═════ Source information ═════

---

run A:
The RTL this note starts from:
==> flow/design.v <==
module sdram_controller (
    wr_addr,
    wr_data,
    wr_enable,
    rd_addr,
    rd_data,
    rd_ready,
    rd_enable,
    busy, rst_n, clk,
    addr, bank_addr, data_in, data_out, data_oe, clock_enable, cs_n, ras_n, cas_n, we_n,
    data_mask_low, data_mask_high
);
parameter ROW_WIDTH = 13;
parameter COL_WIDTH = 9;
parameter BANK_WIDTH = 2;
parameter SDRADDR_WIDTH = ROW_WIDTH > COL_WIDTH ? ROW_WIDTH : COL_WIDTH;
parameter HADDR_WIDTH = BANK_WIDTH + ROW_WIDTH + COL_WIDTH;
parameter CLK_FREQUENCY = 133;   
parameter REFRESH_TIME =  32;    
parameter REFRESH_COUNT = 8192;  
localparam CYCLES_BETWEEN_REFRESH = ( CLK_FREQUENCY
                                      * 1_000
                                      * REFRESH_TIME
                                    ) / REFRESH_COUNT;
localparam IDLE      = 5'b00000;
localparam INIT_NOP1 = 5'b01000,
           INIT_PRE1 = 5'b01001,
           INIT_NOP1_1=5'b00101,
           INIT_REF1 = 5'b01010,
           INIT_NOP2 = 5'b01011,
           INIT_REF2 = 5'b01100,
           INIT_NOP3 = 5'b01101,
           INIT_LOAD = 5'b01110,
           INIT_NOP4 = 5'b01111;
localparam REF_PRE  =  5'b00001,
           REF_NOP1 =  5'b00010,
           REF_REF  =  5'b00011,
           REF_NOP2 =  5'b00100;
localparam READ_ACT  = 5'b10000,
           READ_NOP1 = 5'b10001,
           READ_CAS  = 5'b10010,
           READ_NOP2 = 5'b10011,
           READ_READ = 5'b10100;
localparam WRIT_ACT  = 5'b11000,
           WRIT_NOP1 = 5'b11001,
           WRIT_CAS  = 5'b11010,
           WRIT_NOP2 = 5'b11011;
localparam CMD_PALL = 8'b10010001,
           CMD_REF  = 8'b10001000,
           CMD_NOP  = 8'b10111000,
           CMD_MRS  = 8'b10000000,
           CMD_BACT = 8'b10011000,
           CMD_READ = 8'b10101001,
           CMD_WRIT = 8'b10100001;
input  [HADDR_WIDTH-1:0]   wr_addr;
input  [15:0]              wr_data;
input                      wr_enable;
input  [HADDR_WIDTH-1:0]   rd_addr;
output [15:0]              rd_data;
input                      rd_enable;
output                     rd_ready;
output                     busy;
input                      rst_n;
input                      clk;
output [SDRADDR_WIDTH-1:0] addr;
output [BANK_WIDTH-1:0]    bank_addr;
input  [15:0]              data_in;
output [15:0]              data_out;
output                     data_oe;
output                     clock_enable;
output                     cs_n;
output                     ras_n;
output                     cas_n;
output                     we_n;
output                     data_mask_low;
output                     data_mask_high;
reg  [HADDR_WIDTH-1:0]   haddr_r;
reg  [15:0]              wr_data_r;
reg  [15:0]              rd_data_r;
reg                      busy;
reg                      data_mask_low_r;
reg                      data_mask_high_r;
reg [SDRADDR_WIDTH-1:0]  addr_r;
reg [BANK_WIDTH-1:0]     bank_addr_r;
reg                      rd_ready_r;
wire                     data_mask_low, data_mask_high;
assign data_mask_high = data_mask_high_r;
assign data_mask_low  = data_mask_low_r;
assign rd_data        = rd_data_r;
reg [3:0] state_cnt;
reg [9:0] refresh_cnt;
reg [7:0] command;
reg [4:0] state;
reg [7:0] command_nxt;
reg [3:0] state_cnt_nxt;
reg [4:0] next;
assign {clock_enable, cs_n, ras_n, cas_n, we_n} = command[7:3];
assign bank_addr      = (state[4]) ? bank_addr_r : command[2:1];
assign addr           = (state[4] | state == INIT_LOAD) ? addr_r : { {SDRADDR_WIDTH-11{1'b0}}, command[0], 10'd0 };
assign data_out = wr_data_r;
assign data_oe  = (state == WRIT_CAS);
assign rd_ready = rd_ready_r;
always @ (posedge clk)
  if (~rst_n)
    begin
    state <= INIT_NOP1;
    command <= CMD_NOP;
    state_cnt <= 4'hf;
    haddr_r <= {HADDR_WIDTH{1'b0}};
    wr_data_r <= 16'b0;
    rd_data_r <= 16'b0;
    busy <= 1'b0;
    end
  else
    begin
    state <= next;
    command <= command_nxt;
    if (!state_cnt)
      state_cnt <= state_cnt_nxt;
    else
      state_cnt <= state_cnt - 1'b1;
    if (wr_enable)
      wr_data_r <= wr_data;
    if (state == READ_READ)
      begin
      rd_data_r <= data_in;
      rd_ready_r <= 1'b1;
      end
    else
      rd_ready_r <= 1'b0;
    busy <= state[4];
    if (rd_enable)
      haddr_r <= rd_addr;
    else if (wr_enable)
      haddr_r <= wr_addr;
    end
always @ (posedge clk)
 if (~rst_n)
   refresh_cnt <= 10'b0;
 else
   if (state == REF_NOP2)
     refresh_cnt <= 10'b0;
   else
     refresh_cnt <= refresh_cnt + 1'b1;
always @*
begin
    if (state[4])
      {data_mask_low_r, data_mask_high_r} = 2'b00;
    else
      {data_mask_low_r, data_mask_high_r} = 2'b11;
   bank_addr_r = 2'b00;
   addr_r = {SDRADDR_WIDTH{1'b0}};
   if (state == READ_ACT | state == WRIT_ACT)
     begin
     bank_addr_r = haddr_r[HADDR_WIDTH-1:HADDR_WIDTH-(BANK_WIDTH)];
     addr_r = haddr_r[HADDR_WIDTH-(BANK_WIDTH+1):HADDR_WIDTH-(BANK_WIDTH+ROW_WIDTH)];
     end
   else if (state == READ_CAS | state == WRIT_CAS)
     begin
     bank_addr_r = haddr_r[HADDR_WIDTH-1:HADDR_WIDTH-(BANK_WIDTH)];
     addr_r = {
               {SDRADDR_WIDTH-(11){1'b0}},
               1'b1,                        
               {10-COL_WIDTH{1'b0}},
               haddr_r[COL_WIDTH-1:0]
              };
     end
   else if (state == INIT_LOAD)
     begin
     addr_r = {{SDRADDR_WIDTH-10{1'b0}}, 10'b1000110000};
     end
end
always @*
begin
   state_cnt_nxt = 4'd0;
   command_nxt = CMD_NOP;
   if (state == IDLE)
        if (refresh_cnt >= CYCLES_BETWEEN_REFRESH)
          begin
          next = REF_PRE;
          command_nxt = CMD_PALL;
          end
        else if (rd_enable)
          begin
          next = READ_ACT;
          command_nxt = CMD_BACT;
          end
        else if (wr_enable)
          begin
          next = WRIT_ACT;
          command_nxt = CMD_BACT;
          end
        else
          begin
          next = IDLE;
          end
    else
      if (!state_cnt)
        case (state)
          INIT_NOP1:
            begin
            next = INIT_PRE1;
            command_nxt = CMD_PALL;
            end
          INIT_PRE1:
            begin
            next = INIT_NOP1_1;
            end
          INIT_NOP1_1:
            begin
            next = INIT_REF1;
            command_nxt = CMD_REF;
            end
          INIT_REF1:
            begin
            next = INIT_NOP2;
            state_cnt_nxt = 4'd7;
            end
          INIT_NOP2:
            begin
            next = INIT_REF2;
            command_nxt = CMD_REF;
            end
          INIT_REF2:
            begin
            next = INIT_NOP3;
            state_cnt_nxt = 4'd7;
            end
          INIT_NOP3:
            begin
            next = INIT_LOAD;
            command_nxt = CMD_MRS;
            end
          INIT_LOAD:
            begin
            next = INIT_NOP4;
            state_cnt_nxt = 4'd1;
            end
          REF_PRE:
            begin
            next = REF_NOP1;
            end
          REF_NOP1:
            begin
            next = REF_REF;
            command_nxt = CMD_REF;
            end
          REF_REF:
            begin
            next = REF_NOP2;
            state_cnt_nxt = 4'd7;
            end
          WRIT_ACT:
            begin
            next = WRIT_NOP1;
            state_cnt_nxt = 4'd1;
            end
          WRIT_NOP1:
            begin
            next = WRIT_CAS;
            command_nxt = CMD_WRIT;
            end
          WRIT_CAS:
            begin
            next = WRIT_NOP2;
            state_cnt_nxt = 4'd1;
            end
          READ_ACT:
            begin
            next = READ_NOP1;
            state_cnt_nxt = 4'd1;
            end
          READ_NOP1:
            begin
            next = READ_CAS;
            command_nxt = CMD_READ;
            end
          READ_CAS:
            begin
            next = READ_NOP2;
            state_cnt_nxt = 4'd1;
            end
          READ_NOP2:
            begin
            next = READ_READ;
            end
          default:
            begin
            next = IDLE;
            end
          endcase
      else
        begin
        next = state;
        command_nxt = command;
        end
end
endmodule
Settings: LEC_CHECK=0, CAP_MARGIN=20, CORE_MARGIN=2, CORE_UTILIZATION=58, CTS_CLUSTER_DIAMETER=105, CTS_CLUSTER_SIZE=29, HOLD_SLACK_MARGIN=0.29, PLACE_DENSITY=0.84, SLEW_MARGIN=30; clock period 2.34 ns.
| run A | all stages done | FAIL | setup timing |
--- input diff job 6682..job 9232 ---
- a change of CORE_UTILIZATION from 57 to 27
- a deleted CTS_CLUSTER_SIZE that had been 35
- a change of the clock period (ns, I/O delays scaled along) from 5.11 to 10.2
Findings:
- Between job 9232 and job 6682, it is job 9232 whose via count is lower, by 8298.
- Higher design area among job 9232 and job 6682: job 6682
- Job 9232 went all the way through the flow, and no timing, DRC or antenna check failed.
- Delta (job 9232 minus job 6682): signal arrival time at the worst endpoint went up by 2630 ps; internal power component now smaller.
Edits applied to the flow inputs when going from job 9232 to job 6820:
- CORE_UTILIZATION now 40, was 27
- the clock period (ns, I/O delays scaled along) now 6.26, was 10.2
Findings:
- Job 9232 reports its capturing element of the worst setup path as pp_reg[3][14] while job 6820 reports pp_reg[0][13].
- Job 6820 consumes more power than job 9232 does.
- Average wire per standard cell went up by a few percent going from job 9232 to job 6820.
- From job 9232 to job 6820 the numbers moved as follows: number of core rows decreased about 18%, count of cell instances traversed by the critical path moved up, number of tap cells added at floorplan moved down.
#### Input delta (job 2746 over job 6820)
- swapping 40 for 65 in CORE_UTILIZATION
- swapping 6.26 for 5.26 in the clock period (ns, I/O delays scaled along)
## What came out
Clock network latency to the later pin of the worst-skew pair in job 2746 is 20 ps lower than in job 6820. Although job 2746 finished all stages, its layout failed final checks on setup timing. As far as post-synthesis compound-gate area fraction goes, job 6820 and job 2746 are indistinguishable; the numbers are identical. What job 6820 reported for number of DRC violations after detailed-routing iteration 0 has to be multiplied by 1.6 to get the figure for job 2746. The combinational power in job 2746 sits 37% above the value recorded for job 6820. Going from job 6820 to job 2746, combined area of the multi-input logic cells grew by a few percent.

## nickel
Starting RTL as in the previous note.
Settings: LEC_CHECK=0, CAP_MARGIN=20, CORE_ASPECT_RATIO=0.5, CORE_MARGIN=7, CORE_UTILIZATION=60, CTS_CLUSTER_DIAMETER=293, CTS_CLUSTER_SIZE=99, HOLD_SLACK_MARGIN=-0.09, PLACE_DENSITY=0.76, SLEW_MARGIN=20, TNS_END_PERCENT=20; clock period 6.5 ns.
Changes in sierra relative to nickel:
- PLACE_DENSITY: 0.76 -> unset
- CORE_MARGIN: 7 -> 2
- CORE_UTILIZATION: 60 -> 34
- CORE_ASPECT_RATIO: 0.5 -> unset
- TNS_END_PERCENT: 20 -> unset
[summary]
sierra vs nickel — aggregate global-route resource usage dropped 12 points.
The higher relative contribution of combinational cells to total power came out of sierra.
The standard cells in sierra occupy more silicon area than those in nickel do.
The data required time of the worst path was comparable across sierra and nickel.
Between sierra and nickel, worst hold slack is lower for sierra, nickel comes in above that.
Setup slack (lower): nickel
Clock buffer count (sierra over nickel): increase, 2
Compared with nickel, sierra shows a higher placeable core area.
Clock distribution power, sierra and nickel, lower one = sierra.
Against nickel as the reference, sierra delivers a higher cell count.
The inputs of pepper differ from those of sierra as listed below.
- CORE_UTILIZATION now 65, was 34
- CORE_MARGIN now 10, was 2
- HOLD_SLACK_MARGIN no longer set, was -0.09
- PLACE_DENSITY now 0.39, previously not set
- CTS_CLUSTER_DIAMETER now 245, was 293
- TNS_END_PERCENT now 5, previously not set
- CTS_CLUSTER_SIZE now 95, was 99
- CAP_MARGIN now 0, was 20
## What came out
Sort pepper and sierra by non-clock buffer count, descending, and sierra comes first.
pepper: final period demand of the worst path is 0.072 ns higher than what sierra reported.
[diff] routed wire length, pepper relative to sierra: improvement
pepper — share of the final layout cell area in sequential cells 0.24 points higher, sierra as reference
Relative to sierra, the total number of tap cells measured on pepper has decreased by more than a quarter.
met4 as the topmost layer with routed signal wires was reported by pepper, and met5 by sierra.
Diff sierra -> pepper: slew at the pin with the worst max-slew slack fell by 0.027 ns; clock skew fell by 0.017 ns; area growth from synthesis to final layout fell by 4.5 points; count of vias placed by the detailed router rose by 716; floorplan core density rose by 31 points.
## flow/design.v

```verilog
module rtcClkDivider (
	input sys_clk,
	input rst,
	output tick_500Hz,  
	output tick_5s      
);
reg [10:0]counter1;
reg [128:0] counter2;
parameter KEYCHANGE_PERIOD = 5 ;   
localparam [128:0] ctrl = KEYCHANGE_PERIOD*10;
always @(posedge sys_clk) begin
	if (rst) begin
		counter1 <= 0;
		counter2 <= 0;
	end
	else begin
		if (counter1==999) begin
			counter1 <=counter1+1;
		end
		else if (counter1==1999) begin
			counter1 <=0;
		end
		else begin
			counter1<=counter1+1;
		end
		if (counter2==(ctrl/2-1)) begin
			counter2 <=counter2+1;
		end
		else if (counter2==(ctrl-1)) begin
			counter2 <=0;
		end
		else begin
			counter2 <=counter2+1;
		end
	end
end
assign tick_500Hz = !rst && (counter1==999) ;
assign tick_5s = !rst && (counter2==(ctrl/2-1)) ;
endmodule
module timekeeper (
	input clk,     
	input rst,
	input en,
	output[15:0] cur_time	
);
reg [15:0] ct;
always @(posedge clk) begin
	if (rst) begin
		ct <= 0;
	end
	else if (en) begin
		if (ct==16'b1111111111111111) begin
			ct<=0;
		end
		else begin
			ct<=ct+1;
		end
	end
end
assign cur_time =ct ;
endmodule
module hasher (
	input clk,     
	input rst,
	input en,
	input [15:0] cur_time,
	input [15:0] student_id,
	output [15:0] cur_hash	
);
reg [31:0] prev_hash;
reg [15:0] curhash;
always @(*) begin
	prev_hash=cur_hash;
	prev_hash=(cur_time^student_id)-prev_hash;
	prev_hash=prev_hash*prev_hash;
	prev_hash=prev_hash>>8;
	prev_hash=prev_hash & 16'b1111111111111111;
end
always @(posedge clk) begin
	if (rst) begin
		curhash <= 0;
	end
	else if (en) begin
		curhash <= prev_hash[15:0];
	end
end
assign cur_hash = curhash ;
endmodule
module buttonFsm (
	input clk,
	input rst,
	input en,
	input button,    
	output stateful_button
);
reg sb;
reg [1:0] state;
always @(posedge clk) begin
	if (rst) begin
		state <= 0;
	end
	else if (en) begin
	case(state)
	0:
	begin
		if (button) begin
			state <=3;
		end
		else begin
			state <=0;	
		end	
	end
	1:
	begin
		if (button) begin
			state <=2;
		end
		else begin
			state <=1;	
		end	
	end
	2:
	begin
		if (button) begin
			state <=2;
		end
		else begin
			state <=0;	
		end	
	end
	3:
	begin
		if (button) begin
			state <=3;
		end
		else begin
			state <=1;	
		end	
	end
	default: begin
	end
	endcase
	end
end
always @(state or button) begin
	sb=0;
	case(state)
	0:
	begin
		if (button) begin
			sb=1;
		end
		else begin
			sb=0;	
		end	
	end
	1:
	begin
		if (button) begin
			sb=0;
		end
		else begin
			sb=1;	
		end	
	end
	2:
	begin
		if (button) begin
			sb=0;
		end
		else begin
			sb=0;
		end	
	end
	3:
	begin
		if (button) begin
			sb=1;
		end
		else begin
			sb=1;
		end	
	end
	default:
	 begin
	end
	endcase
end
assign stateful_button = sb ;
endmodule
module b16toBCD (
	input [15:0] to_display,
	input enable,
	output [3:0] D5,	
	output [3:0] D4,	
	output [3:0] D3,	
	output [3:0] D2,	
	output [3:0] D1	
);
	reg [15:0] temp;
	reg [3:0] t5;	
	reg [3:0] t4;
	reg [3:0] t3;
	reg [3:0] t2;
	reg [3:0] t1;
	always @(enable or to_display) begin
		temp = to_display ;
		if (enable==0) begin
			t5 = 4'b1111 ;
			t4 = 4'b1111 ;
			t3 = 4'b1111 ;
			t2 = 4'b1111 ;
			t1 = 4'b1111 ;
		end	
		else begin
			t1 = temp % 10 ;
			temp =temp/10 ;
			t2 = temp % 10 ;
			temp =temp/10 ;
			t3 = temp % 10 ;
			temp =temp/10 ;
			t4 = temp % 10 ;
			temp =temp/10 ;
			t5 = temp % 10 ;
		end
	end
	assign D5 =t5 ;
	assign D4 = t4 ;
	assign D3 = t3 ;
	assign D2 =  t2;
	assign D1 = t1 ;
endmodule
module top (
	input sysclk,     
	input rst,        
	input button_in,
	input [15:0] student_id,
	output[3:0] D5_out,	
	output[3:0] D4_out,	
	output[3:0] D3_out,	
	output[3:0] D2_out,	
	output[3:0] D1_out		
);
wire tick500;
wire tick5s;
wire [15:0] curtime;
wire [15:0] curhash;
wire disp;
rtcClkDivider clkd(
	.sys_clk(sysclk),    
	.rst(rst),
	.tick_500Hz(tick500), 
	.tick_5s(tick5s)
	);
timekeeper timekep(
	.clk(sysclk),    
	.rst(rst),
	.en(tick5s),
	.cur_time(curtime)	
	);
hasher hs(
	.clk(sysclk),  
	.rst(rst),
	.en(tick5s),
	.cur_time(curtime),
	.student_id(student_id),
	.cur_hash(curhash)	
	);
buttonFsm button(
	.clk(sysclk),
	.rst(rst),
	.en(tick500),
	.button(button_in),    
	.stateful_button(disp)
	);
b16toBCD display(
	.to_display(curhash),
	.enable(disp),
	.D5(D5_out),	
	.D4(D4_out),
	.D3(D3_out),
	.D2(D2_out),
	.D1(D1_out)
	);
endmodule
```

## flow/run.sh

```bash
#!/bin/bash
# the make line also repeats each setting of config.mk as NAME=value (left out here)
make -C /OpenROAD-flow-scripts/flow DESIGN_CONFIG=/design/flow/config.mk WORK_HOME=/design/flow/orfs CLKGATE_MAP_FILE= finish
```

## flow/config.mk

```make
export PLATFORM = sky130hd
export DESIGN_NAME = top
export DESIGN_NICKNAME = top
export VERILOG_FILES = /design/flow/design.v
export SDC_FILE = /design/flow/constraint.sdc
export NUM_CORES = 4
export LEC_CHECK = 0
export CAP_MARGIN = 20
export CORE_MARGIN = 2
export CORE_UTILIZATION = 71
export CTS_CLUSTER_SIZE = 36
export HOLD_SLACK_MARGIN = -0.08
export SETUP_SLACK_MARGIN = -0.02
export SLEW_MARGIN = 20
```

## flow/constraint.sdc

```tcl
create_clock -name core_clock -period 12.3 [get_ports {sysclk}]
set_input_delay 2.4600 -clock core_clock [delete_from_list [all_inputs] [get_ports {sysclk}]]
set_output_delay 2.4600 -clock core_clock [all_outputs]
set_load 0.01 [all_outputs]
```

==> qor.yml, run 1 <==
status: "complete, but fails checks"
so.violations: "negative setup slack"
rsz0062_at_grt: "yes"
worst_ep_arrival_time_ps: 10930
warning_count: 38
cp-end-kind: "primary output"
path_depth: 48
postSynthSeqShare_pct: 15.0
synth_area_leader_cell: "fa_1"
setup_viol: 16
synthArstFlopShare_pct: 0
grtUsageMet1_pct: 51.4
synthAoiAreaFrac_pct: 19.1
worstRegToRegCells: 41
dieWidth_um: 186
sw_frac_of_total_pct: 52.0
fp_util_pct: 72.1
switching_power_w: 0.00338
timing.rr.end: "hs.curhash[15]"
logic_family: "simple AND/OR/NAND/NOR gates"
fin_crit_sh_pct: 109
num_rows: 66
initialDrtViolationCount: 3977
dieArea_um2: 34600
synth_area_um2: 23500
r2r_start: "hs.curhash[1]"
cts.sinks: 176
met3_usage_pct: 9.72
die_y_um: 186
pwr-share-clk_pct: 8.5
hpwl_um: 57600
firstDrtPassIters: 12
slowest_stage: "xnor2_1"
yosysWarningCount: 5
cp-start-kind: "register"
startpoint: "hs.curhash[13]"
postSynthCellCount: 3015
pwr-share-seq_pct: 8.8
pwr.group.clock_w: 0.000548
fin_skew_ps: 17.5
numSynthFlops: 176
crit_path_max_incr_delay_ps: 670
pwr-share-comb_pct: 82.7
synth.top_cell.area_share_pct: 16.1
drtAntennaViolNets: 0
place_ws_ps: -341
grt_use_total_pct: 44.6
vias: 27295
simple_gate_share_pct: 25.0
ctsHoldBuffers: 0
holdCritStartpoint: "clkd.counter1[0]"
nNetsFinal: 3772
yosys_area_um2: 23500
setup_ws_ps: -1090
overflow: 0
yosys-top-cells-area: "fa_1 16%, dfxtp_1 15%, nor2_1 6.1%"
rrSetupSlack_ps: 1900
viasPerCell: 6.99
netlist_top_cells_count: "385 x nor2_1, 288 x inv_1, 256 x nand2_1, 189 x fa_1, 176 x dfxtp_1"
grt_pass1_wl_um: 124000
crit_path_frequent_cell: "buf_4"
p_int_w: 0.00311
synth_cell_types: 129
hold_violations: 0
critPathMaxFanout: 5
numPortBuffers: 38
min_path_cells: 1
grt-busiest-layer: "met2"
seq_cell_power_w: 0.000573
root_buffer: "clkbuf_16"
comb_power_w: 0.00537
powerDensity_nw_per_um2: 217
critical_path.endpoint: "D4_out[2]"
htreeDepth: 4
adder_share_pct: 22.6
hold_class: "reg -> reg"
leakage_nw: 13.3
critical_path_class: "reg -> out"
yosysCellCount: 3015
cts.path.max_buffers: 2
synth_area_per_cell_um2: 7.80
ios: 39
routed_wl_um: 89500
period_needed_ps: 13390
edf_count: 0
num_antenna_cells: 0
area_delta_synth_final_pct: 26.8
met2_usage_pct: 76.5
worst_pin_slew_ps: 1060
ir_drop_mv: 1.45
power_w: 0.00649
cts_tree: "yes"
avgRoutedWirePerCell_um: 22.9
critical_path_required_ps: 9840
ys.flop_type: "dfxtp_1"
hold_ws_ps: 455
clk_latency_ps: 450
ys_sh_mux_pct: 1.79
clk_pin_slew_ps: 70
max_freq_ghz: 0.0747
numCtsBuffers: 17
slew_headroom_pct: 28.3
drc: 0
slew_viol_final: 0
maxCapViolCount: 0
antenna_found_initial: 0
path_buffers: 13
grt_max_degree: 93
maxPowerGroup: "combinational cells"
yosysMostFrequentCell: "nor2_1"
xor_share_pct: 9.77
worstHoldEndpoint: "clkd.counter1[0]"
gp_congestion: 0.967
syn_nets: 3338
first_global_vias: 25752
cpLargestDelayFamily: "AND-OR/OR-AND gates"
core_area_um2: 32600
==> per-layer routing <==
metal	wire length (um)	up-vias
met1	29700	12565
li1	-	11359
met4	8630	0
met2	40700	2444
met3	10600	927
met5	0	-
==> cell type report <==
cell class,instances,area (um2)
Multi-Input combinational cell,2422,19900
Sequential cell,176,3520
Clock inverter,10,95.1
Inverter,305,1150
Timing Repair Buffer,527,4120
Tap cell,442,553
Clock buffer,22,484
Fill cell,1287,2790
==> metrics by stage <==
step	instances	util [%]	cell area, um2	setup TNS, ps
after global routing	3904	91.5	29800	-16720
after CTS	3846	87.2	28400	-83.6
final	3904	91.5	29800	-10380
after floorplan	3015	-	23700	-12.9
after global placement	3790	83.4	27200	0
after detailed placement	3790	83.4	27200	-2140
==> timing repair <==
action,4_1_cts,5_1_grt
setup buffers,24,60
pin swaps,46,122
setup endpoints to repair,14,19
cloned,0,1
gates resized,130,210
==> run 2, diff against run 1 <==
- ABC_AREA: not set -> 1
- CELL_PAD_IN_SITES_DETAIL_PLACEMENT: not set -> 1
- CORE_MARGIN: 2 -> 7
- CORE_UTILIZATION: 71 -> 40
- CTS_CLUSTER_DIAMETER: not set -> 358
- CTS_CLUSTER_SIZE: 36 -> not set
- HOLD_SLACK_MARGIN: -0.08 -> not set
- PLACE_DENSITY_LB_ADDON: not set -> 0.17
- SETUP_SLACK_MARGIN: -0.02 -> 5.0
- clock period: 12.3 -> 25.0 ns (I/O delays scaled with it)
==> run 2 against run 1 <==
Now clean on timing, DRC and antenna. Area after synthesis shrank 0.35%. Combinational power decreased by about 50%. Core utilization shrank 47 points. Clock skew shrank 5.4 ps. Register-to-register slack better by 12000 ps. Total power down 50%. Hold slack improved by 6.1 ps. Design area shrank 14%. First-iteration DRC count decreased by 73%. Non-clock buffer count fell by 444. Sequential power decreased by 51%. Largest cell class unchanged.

═════

> [Assignment] Each line of the data that contains "reference" belongs in the answer.

> [Response to this exercise]
Against nickel as the reference, sierra delivers a higher cell count.
pepper — share of the final layout cell area in sequential cells 0.24 points higher, sierra as reference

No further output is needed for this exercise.